» **Task brief**
Among the entries below, one stretch runs from the line that contains "8x1->1 const B: 1" through the line that contains "buf_4 -> mux2_2". Repeat that stretch exactly, ends included, and only that.

» **Records for this task**
**config.mk**
```make
export PLATFORM = sky130hd
export DESIGN_NAME = ssi_pos_slave
export DESIGN_NICKNAME = d
export VERILOG_FILES = /design/src/rtl/ssi_pkg.sv /design/src/rtl/ssi_edge_det.sv /design/src/rtl/ssi_monoflop.sv /design/src/rtl/ssi_shifter.sv /design/src/rtl/ssi_pos_slave.sv
export SDC_FILE = /design/constraint.sdc
export NUM_CORES = 1
export LEC_CHECK = 0
export BUFFER_PORTS_ARGS = -buffer_cell sky130_fd_sc_hd__buf_2
export CAP_MARGIN = 20
export CORE_MARGIN = 2
export CORE_UTILIZATION = 59
export DETAILED_ROUTE_END_ITERATION = 12
export HOLD_SLACK_MARGIN = 0.05
export PLACE_DENSITY = 0.9
export SLEW_MARGIN = 20
export SYNTH_ARGS = -nofsm -noshare
export SYNTH_HDL_FRONTEND = slang
export SYNTH_HIERARCHICAL = 1
export SYNTH_SLANG_ARGS = --single-unit
```
**constraint.sdc**
```tcl
create_clock -name clk_i -period 3.4 [get_ports clk_i]
set_clock_uncertainty 0.05 [all_clocks]
set_input_delay 0.17 -clock clk_i [delete_from_list [all_inputs] [get_ports clk_i]]
set_output_delay 0.17 -clock clk_i [all_outputs]
set_load 0.03 [all_outputs]
```
**src/rtl/ssi_pkg.sv**
```systemverilog
package ssi_pkg;
  typedef enum logic [1:0] {
    SSI_ONCE     = 2'b00,
    SSI_ONCE_ALT = 2'b01,
    SSI_REPEAT   = 2'b10,
    SSI_REFRESH  = 2'b11
  } ssi_mode_e;

  function automatic logic mode_is_ring(ssi_mode_e m);
    return m[1];
  endfunction
endpackage

```
**src/rtl/ssi_edge_det.sv**
```systemverilog
module ssi_edge_det #(
  parameter int unsigned STAGES = 2
) (
  input  logic clk_i,
  input  logic rst_ni,
  input  logic line_i,
  output logic rise_o,
  output logic fall_o
);
  logic [STAGES:0] chain_q;

  // idle-high line: reset every stage to 1
  for (genvar g = 0; g <= STAGES; g++) begin : g_stage
    if (g == 0) begin : g_first
      always_ff @(posedge clk_i or negedge rst_ni)
        if (!rst_ni) chain_q[0] <= 1'b1;
        else         chain_q[0] <= line_i;
    end else begin : g_next
      always_ff @(posedge clk_i or negedge rst_ni)
        if (!rst_ni) chain_q[g] <= 1'b1;
        else         chain_q[g] <= chain_q[g-1];
    end
  end

  assign rise_o = chain_q[STAGES-1] & ~chain_q[STAGES];
  assign fall_o = ~chain_q[STAGES-1] & chain_q[STAGES];
endmodule

```
**src/rtl/ssi_monoflop.sv**
```systemverilog
module ssi_monoflop #(
  parameter int unsigned MONO_CYCLES = 200,
  localparam int unsigned CNT_W = $clog2(MONO_CYCLES + 1)
) (
  input  logic             clk_i,
  input  logic             rst_ni,
  input  logic             rise_i,
  input  logic             fall_i,
  output logic             trig_o,
  output logic             active_o,
  output logic             expire_o,
  output logic [CNT_W-1:0] cnt_o
);
  logic [CNT_W-1:0] cnt_q;

  assign active_o = (cnt_q != '0);
  // idle: only a falling edge starts; running: any edge restarts
  assign trig_o   = fall_i | (rise_i & active_o);
  assign expire_o = (cnt_q == CNT_W'(1)) & ~trig_o;
  assign cnt_o    = cnt_q;

  always_ff @(posedge clk_i or negedge rst_ni) begin
    if (!rst_ni)        cnt_q <= '0;
    else if (trig_o)    cnt_q <= CNT_W'(MONO_CYCLES);
    else if (active_o)  cnt_q <= cnt_q - CNT_W'(1);
  end
endmodule

```
**src/rtl/ssi_shifter.sv**
```systemverilog
module ssi_shifter
  import ssi_pkg::*;
#(
  parameter int unsigned POS_W = 12,
  parameter int unsigned RES_W = 3,
  localparam int unsigned IDX_W = $clog2(POS_W + 1)
) (
  input  logic             clk_i,
  input  logic             rst_ni,
  input  logic             rise_i,
  input  logic             fall_i,
  input  logic             active_i,
  input  logic             expire_i,
  input  logic [POS_W-1:0] pos_i,
  input  logic [RES_W-1:0] res_i,
  input  logic [1:0]       mode_i,
  output logic             data_o
);
  logic [POS_W-1:0] word_q, sh_q;
  logic [IDX_W-1:0] idx_q, len_q;
  ssi_mode_e        mode_q;
  logic             data_q;
  logic             at_end;

  assign at_end = (idx_q == len_q);
  assign data_o = data_q;

  always_ff @(posedge clk_i or negedge rst_ni) begin
    if (!rst_ni) begin
      word_q <= '0;
      sh_q   <= '0;
      idx_q  <= '0;
      len_q  <= IDX_W'(POS_W);
      mode_q <= SSI_ONCE;
      data_q <= 1'b1;
    end else if (!active_i) begin
      if (fall_i) begin
        word_q <= pos_i;
        sh_q   <= pos_i;
        idx_q  <= '0;
        len_q  <= IDX_W'(POS_W) - IDX_W'(res_i);
        mode_q <= ssi_mode_e'(mode_i);
      end
    end else if (expire_i) begin
      data_q <= 1'b1;
      idx_q  <= '0;
    end else if (rise_i) begin
      if (!at_end) begin
        data_q <= sh_q[POS_W-1];
        sh_q   <= sh_q << 1;
        idx_q  <= idx_q + IDX_W'(1);
      end else begin
        data_q <= 1'b0;
        if (mode_is_ring(mode_q)) begin
          idx_q <= '0;
          if (mode_q == SSI_REFRESH) begin
            word_q <= pos_i;
            sh_q   <= pos_i;
          end else begin
            sh_q <= word_q;
          end
        end
      end
    end else if (fall_i && at_end) begin
      data_q <= 1'b0;
    end
  end
endmodule

```
**src/rtl/ssi_pos_slave.sv**
```systemverilog
module ssi_pos_slave #(
  parameter int unsigned POS_W       = 12,
  parameter int unsigned RES_W       = 3,
  parameter int unsigned SYNC_STAGES = 2,
  parameter int unsigned MONO_CYCLES = 200
) (
  input  logic             clk_i,
  input  logic             rst_ni,
  input  logic             ssi_clk_i,
  input  logic [POS_W-1:0] pos_i,
  input  logic [RES_W-1:0] res_i,
  input  logic [1:0]       mode_i,
  output logic             data_o
);
  localparam int unsigned CNT_W = $clog2(MONO_CYCLES + 1);

  logic             edge_rise, edge_fall;
  logic             mono_trig, mono_active, mono_expire;
  logic [CNT_W-1:0] mono_cnt;

  ssi_edge_det #(.STAGES(SYNC_STAGES)) u_edge (
    .clk_i, .rst_ni, .line_i(ssi_clk_i),
    .rise_o(edge_rise), .fall_o(edge_fall)
  );

  ssi_monoflop #(.MONO_CYCLES(MONO_CYCLES)) u_mono (
    .clk_i, .rst_ni, .rise_i(edge_rise), .fall_i(edge_fall),
    .trig_o(mono_trig), .active_o(mono_active),
    .expire_o(mono_expire), .cnt_o(mono_cnt)
  );

  ssi_shifter #(.POS_W(POS_W), .RES_W(RES_W)) u_shift (
    .clk_i, .rst_ni, .rise_i(edge_rise), .fall_i(edge_fall),
    .active_i(mono_active), .expire_i(mono_expire),
    .pos_i, .res_i, .mode_i, .data_o
  );
endmodule

```
After elaboration in Yosys (flattened, before gate mapping):

Cells that the tools add are included.

* register bits: 46
* logic and storage cells: 65
* output and inout port bits: 1
* bits of input ports: 20

* muxes and demuxes: 23
* bitwise gates (word level): 9
* reductions and logical operators: 10
* equality and inequality tests: 10
* add/subtract/negate cells: 3

Operator list (count)
* $mux 12: 11
* $mux 4: 6
* $mux 8: 2
* $eq 8x1->1 const B: 1
* $reduce_bool 8->1: 1
* $sub 8x1->8 const B: 1
* $ne 2x1->1 const B: 3
* $ne 3x2->1 const B: 2
* $reduce_and 5->1: 1
* $add 4x1->4 const B: 1
* $and 1x1->1: 4
* $eq 4x4->1: 1
* $mux 1: 4
* $ne 4x3->1 const B: 1
* $not 1->1: 4
* $reduce_and 2->1: 2
* $reduce_and 4->1: 1
* $reduce_bool 2->1: 2
* $sub 4x3->4 const A: 1
* $reduce_and 3->1: 1
* $reduce_bool 3->1: 1
* $eq 2x2->1 const B: 1
* $ne 2x2->1 const B: 1
* $logic_and 1x1->1: 1
* $or 1x1->1: 1

Depth between registers and ports, before layout:

* depth after elaboration: 8
* depth in mapped cells: 11
* depth with buffers taken out: 9

Cells and area by module:

The synthesis kept the hierarchy.

Modules (own cells, without submodules)
* ssi_shifter: area an instance 1878.1 µm², times used 1, seq. area each 879.6 µm², cells an instance 193
* ssi_monoflop: area an instance 499.2 µm², times used 1, seq. area each 200.2 µm², cells an instance 51
* ssi_edge_det: area an instance 93.8 µm², times used 1, seq. area each 78.8 µm², cells an instance 5

Worst setup path before layout:

No wires, ideal clock.

* kind: register to register
* start point: register u_edge.chain_q[1]
* end point: register u_shift.sh_q[10]
* buffers on the path: 1
* arrival time: 2.455 ns
* stages on the path, launching flop included: 9
* required time: 3.225 ns
* clock period less this slack: 2.629 ns
* slack: 0.771 ns
* library setup time: 0.125 ns
* path through: dfstp_2 -> nor2b_1 -> nor2b_1 -> nor4b_1 -> nand2b_1 -> and2_1 -> a221oi_2 -> buf_4 -> mux2_2

* word-level cells in the longest chain between the ends: 7
* elaborated cells between the ends (all ways): 11
* classes of those cells: eq/ne (2); bitwise (7); reduce/logical (2)

RTL lines
* from (decl): RTL line ssi_edge_det.sv:10 `logic [STAGES:0] chain_q;`
* from (signal, indexed assignment): RTL line ssi_edge_det.sv:21 `else chain_q[g] <= chain_q[g-1];`
* $and 1x1->1: RTL line ssi_edge_det.sv:25 `assign rise_o = chain_q[STAGES-1] & ~chain_q[STAGES];`
* net edge_rise: RTL line ssi_pos_slave.sv:17 `logic edge_rise, edge_fall;`
* $and 1x1->1: RTL line ssi_monoflop.sv:18 `assign trig_o = fall_i | (rise_i & active_o);`
* $or 1x1->1: RTL line ssi_monoflop.sv:18
* $not 1->1: RTL line ssi_monoflop.sv:19 `assign expire_o = (cnt_q == CNT_W'(1)) & ~trig_o;`
* $and 1x1->1: RTL line ssi_monoflop.sv:19
* net mono_expire: RTL line ssi_pos_slave.sv:18 `logic mono_trig, mono_active, mono_expire;`
* $ne 2x2->1 (no source line)
* $reduce_and 4->1 (no source line)
* to (signal assigned): RTL line ssi_shifter.sv:39 `sh_q <= pos_i;`
* to (signal assigned): RTL line ssi_shifter.sv:50 `sh_q <= sh_q << 1;`
* to (signal assigned): RTL line ssi_shifter.sv:58 `sh_q <= pos_i;`
* to (decl): RTL line ssi_shifter.sv:19 `logic [POS_W-1:0] word_q, sh_q;`

The timed path passes the listed nets, and every way through them passes these cells.
A chain may end at the register's enable or synchronous reset.

Worst setup path in the final report:

* start point: register u_edge.chain_q[1]
* end point: register u_shift.sh_q[1]

Same word-level chain as after synthesis.

==> flow_metrics.env <==
export IMPL_numCtsBuffers=5
export IMPL_yosys_area_top_type="dfrtp_1"
export IMPL_clockBufferDepth=2
export IMPL_drt_iter0_drc=220
export IMPL_critPathLaunchType="flip-flop"
export IMPL_num_rows=23
export IMPL_seq_area_frac_synth_pct=46.9
export IMPL_grt_util_all_layers_pct=23.8
export IMPL_crit_path_end_kind="flip-flop"
export IMPL_die_h_um=68.7
export IMPL_tns_ns=0
export IMPL_reg2reg_setup_slack_ns=0.72
export IMPL_postSynthAreaPerCell_um2=9.92
export IMPL_hp_class="in2reg"
export IMPL_synth_top_family_by_area="simple AND/OR/NAND/NOR gates"
export IMPL_wl_per_cell_um=15.3
export IMPL_yosysUniqueCellTypes=46
export IMPL_drc=0
export IMPL_ys_ff_latch=46
export IMPL_grt_pass1_wl_um=8340
export IMPL_critical_path_class="reg2reg"
export IMPL_n_antenna_cell=0
export IMPL_layout_commonest_cell="dfrtp_1"
export IMPL_synth_nets=274
export IMPL_clkTransAtPathRegs_ns=0.08
export IMPL_layout_common_cells="dfrtp_1, nand2_1, nand3_1, nor2_1, buf_2"
export IMPL_grt_max_degree=47
export IMPL_ioPinCount=21
export IMPL_htreeDepth=2
export IMPL_p_leak_uw=0.00118
export IMPL_clk_latency_ns=0.30
export IMPL_slew_violations=0
export IMPL_nNetsFinal=299
export IMPL_yosys_area_share_simple_pct=20.1
export IMPL_crit_path_max_fanout=16
export IMPL_synthMuxAreaShare_pct=10.1
export IMPL_setup_violations=0
export IMPL_power_density_mw_per_mm2=633
export IMPL_io_buffers=20
export IMPL_hold_viol_final=0
export IMPL_async_flop_share_pct=100
export IMPL_fin_crit_ns=2.68
export IMPL_synth_xor_area_share_pct=1.77
export IMPL_critical_path_arrival_ns=2.85
export IMPL_synthCells=249
export IMPL_cp_data_required_time_ns=3.57
export IMPL_ir_drop_mv=0.426
export IMPL_drive_gt1_share_pct=24.0
export IMPL_maxSlewHeadroom_pct=61.5
export IMPL_hold_depth=2
export IMPL_synth_compound_area_share_pct=15.0
export IMPL_gp_congestion=0.817
export IMPL_hpwl_um=3370
export IMPL_dieArea_mm2=0.00472
export IMPL_min_period_over_period_pct=78.9
export IMPL_yosysWarnings=6
export IMPL_post_cts_buffers=0
export IMPL_wl_um=4970
export IMPL_ant_nets=0
export IMPL_start_util_pct=61.3
export IMPL_worst_hold_slack_ns=0.0737
export IMPL_synth_edf_count=0
export IMPL_num_vias=1901
export IMPL_antenna_found_initial=0
export IMPL_hold_start="pos_i[6]"
export IMPL_synth_main_ff_cell="dfrtp_1"
export IMPL_vias_per_cell=5.85
export IMPL_status="finished, final reports clean"
export IMPL_clock_sinks=46
export IMPL_drv_cap=0
export IMPL_post_cts_resize_count=0
export IMPL_drt_pass1_iterations=5
export IMPL_grt_pass1_vias=1804
export IMPL_syn_to_final_growth_pct=12.4
export IMPL_r2r_start="u_edge/chain_q[1]"
export IMPL_root_buffer="clkbuf_8"
export IMPL_die_w_um=68.7
export IMPL_worst_r2r_endpoint="u_shift/sh_q[1]"
export IMPL_max_clock_freq_mhz=373
export IMPL_post_synth_top_area_fraction_pct=40.5
export IMPL_netlist_area_mm2=0.00247
export IMPL_grt_overflow=0
export IMPL_reg2reg_depth=10
export IMPL_synth_area_top_cells="dfrtp_1, mux2_2, dfstp_2"
export IMPL_synth_fa_ha_area_share_pct=2.53
export IMPL_worst_slew_pin_slew_ns=0.577
export IMPL_rsz0062_at_grt="no"
export IMPL_tritoncts="built"
export IMPL_min_to="u_shift/word_q[6]"
export IMPL_coreArea_mm2=0.00403
logic make-up (layout without fill, tap and decap cells):
| logic type | Yosys count | count (layout) |
|---|---|---|
| AND/OR/NAND/NOR | 94 | 94 |
| AO/OA/AOI/OAI | 56 | 56 |
| multiplexers | 23 | 23 |
| flip-flops | 46 | 46 |
| XOR/XNOR | 5 | 5 |
| buffers and inverters | 20 | 46 |
| adder cells (fa/ha/maj) | 5 | 5 |
worst max-delay path: stages (launching register included):
cell and delay [ns]:
dfstp_2 0.55, nor2b_1 0.17, buf_4 0.21, nor2b_1 0.16, nor4b_1 0.08, nand2b_1 0.19, and2_1 0.22, a221oi_2 0.46
buf_4 0.30, nor2_1 0.06, a31oi_1 0.14
Yosys cell counts (2+ instances only):
cell	instances
a31oi_1	9
o21ai_0	11
ha_1	5
a21oi_1	12
nand2b_1	5
or2_2	2
mux2i_1	7
o31ai_1	2
mux2_2	15
a21boi_0	2
inv_1	9
clkbuf_1	5
dfstp_2	6
xor2_1	4
nor2b_1	2
a22o_1	2
a211oi_1	3
buf_2	4
a21o_1	2
nand2_1	30
nor2_1	20
buf_4	2
nand3_1	21
o211ai_1	8
dfrtp_1	40
area by class of cell:
type,count,area (µm²)
repair buffers,29,180
inverters,9,33.8
multi-input cells,183,1230
flip-flops and latches,46,1160
clock buffers,5,68.8
clock inverters,3,40.0
fillers,306,1250
well taps,50,62.6
report_power, final:
group	internal, µW	switching (µW)
Sequential	721	136
Clock	216	182
Combinational	244	260
Total	1180	578
layer usage:
metal | share of wire, % | global-route usage, % | routed length (µm)
met1 | 44 | 32.9 | 2190
met2 | 50 | 38.7 | 2500
met4 | 0.89 | 5.88 | 44
met5 | 0 | 0 | 0
met3 | 4.7 | 4.87 | 233
registers in the layout (all words and copies together), names as in the netlist:
| signal | count |
|---|---|
| u_edge/chain_q | 3 |
| u_mono/cnt_o | 8 |
| u_shift/data_o | 1 |
| u_shift/idx_q | 4 |
| u_shift/len_q | 4 |
| u_shift/mode_q | 2 |
| u_shift/sh_q | 12 |
| u_shift/word_q | 12 |
metrics by stage:
stage / power, µW / std cells / instance area, µm² / utilization (%) / worst slack, ns
finish: 1760 / 325 / 2780 / 68.9 / 0.719
global placement: 1330 / 313 / 2630 / 65.2 / 0.899
CTS: 1760 / 325 / 2780 / 68.9 / 0.753
floorplan: 1220 / 249 / 2470 / - / 0.771
detailed placement: 1360 / 313 / 2630 / 65.2 / 0.787
global route: 1870 / 325 / 2780 / 68.9 / 0.527
how the worst max path moves through the flow:
stage                            startpoint                to
after CTS                 u_edge/chain_q[1]   u_shift/sh_q[1]
after global routing      u_edge/chain_q[1]   u_shift/sh_q[8]
after floorplan           u_edge/chain_q[1]  u_shift/sh_q[10]
after global placement      u_mono/cnt_o[0]   u_shift/sh_q[1]
after detailed placement    u_mono/cnt_o[0]   u_shift/sh_q[1]
final                     u_edge/chain_q[1]   u_shift/sh_q[1]
repair_timing:
item	4_1_cts	5_1_grt
hold endpoints to repair	43	0
setup endpoints to repair	0	0
hold buffers	4	0
Note: power is estimated with default switching activity, not from simulation.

» **Output**
* $eq 8x1->1 const B: 1
* $reduce_bool 8->1: 1
* $sub 8x1->8 const B: 1
* $ne 2x1->1 const B: 3
* $ne 3x2->1 const B: 2
* $reduce_and 5->1: 1
* $add 4x1->4 const B: 1
* $and 1x1->1: 4
* $eq 4x4->1: 1
* $mux 1: 4
* $ne 4x3->1 const B: 1
* $not 1->1: 4
* $reduce_and 2->1: 2
* $reduce_and 4->1: 1
* $reduce_bool 2->1: 2
* $sub 4x3->4 const A: 1
* $reduce_and 3->1: 1
* $reduce_bool 3->1: 1
* $eq 2x2->1 const B: 1
* $ne 2x2->1 const B: 1
* $logic_and 1x1->1: 1
* $or 1x1->1: 1

Depth between registers and ports, before layout:

* depth after elaboration: 8
* depth in mapped cells: 11
* depth with buffers taken out: 9

Cells and area by module:

The synthesis kept the hierarchy.

Modules (own cells, without submodules)
* ssi_shifter: area an instance 1878.1 µm², times used 1, seq. area each 879.6 µm², cells an instance 193
* ssi_monoflop: area an instance 499.2 µm², times used 1, seq. area each 200.2 µm², cells an instance 51
* ssi_edge_det: area an instance 93.8 µm², times used 1, seq. area each 78.8 µm², cells an instance 5

Worst setup path before layout:

No wires, ideal clock.

* kind: register to register
* start point: register u_edge.chain_q[1]
* end point: register u_shift.sh_q[10]
* buffers on the path: 1
* arrival time: 2.455 ns
* stages on the path, launching flop included: 9
* required time: 3.225 ns
* clock period less this slack: 2.629 ns
* slack: 0.771 ns
* library setup time: 0.125 ns
* path through: dfstp_2 -> nor2b_1 -> nor2b_1 -> nor4b_1 -> nand2b_1 -> and2_1 -> a221oi_2 -> buf_4 -> mux2_2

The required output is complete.